How do I oppress thee? Let me count the ways.

With all apologies to Elizabeth Barrett Browning and her love poem, Sonnet 43, I was miffed by the number of ways that “blue collar women” were frustrated in their efforts to clean up toxic waste sites in their neighborhoods as described in Celene Krauss’s article, “Blue Collar Women and Toxic Waste Protests”.  Ms. Krauss graciously calls the resulting discovery and activist processes “politicization”, but the process that motivates this politicization is no less than oppression.


In her essay, “Oppression”, Marilyn Frye characterizes the experience of oppression as a life that is “confined and shaped by forces and barriers which are not accidental or occasional and hence avoidable, but are systematically related to each other in such a way as to catch one between and among them and restrict or penalize motion in any direction” (Frye, p XXX2).  She likens systematic oppression to a birdcage; one wire of the birdcage does not confine the bird, but the collection of wires, systematically arranged, keeps the bird from flying away.

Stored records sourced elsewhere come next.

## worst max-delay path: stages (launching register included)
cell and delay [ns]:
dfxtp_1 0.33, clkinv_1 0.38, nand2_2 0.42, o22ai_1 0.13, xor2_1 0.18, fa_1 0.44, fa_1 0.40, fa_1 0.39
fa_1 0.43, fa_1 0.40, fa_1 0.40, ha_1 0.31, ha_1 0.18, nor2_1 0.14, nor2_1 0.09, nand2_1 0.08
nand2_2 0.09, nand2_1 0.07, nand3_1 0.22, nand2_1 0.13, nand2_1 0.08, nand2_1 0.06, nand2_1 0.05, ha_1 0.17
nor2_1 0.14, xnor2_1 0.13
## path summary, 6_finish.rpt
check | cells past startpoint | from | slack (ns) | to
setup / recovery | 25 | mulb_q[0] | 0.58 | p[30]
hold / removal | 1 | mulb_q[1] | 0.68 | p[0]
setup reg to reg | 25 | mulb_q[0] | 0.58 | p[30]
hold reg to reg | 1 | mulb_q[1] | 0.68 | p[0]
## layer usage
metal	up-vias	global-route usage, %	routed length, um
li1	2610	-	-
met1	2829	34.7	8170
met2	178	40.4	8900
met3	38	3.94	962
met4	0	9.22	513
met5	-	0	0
Context: an optimization exercise on an open-source flow, tuned for small area, a short achievable clock period and few clock cycles per item. The choices shown serve that exercise and are no tape-out recipe.
RTL that was checked went through simulation tests only; none was proved equivalent to the original.
Only the layout flow was run in runs 1 to 3; the RTL was not checked for function there.

**design/flow/design.v**
```verilog
module tinyenc
#(
  parameter        SHL   =  4,
  parameter        SHR   =  5
)
(
   input     [15:0] delta,
   input     [ 2:0] round,
   input     [31:0] kh,
   input            g,
  output            valid,
  output     [31:0] rdata,
   input     [31:0] wdata,
   input            write,
   input            clk, rstb
);
reg        busy, wt;
reg [ 6:0] c;             
reg [15:0] p, q, sum;
assign valid = ~busy;
assign rdata = {q, p};
wire        step = busy & ~wt;
wire        rend = step & g;                  
wire [ 6:0] mask = ~(7'h7f << round);          
wire        last = &(c | ~mask);
wire [15:0] ka = kh[15:0];
wire [15:0] kb = kh[31:16];
wire [15:0] f  = ((q<<SHL) + ka) ^ (q + sum) ^ ((q>>SHR) + kb);
always @(negedge rstb or posedge clk) begin
  if (~rstb) busy <= 1'b0;
  else if (~busy) busy <= write;
  else if (rend & last) busy <= 1'b0;
end
always @(posedge clk) begin
  wt  <= ~busy & ~g;
  c   <= busy ? c + {6'd0, rend} : 7'd0;
  sum <= busy ? sum + (rend ? delta : 16'd0) : delta;
  if (~busy) begin
    if (write) begin
      p <= wdata[15:0];
      q <= wdata[31:16];
    end
  end
  else if (step) begin
    p <= q;
    q <= p + f;
  end
end
endmodule
module tinydec
#(
  parameter        SHL   =  4,
  parameter        SHR   =  5
)
(
   input     [15:0] delta,
   input     [ 2:0] round,
   input     [31:0] kh,
   input            g,
  output            valid,
  output     [31:0] rdata,
   input     [31:0] wdata,
   input            write,
   input            clk, rstb
);
reg        busy, wt;
reg [ 6:0] c;             
reg [15:0] p, q, sum;
assign valid = ~busy;
assign rdata = {p, q};
wire        step = busy & ~wt;
wire        rend = step & ~g;                 
wire [ 6:0] mask = ~(7'h7f << round);          
wire        last = &(c | ~mask);
wire [15:0] ka = kh[15:0];
wire [15:0] kb = kh[31:16];
wire [15:0] f  = ((q<<SHL) + ka) ^ (q + sum) ^ ((q>>SHR) + kb);
always @(negedge rstb or posedge clk) begin
  if (~rstb) busy <= 1'b0;
  else if (~busy) busy <= write;
  else if (rend & last) busy <= 1'b0;
end
always @(posedge clk) begin
  wt  <= ~busy & g;
  c   <= busy ? c + {6'd0, rend} : 7'd0;
  sum <= busy ? sum - (rend ? delta : 16'd0) : delta << round;
  if (~busy) begin
    if (write) begin
      p <= wdata[31:16];
      q <= wdata[15:0];
    end
  end
  else if (step) begin
    p <= q;
    q <= p - f;
  end
end
endmodule
module tea (
   input        clk,
   input        rstb,
   input [15:0] delta,
   input [ 2:0] round,
   input [63:0] key,
   input        enc_write,
   input [31:0] enc_wdata,
  output        enc_valid,
  output [31:0] enc_rdata,
   input        dec_write,
   input [31:0] dec_wdata,
  output        dec_valid,
  output [31:0] dec_rdata
);
reg        g;
reg [31:0] kreg;
always @(negedge rstb or posedge clk) begin
  if (~rstb) g <= 1'b0;
  else       g <= ~g;
end
always @(posedge clk) begin
  kreg <= g ? key[31:0] : key[63:32];
end
tinyenc #(
  .SHL(4),
  .SHR(5)
)
u_enc (
  .delta(delta),
  .round(round),
  .kh(kreg),
  .g(g),
  .valid(enc_valid),
  .rdata(enc_rdata),
  .wdata(enc_wdata),
  .write(enc_write),
  .clk(clk), .rstb(rstb)
);
tinydec #(
  .SHL(4),
  .SHR(5)
)
u_dec (
  .delta(delta),
  .round(round),
  .kh(kreg),
  .g(g),
  .valid(dec_valid),
  .rdata(dec_rdata),
  .wdata(dec_wdata),
  .write(dec_write),
  .clk(clk), .rstb(rstb)
);
endmodule
```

Upon reading “Blue-Collar Women”, I was reminded of that birdcage.  Just how many systematically placed barriers do the “Blue-Collar Women” have to face?  Let me count the ways:

1.     A woman realizes that her child is constantly ill from a neighborhood toxic site.  She encounters the barrier requiring her to navigate through the local government agencies to find the appropriate one to receive her complaint.

2.     Upon registering her complaint, she realizes that the local government is indifferent claiming that “pollution was ‘the price of a better way of life’” (Krauss, p 111).  She navigates through the state government agencies to find the appropriate one to receive her complaint.

3.     Upon registering her complaint with the state, she realizes that the state government has “withheld information from residents because ‘they didn’t want to panic the public’” (Krauss, p 111).  She turns to activism, in particular, to protest activism.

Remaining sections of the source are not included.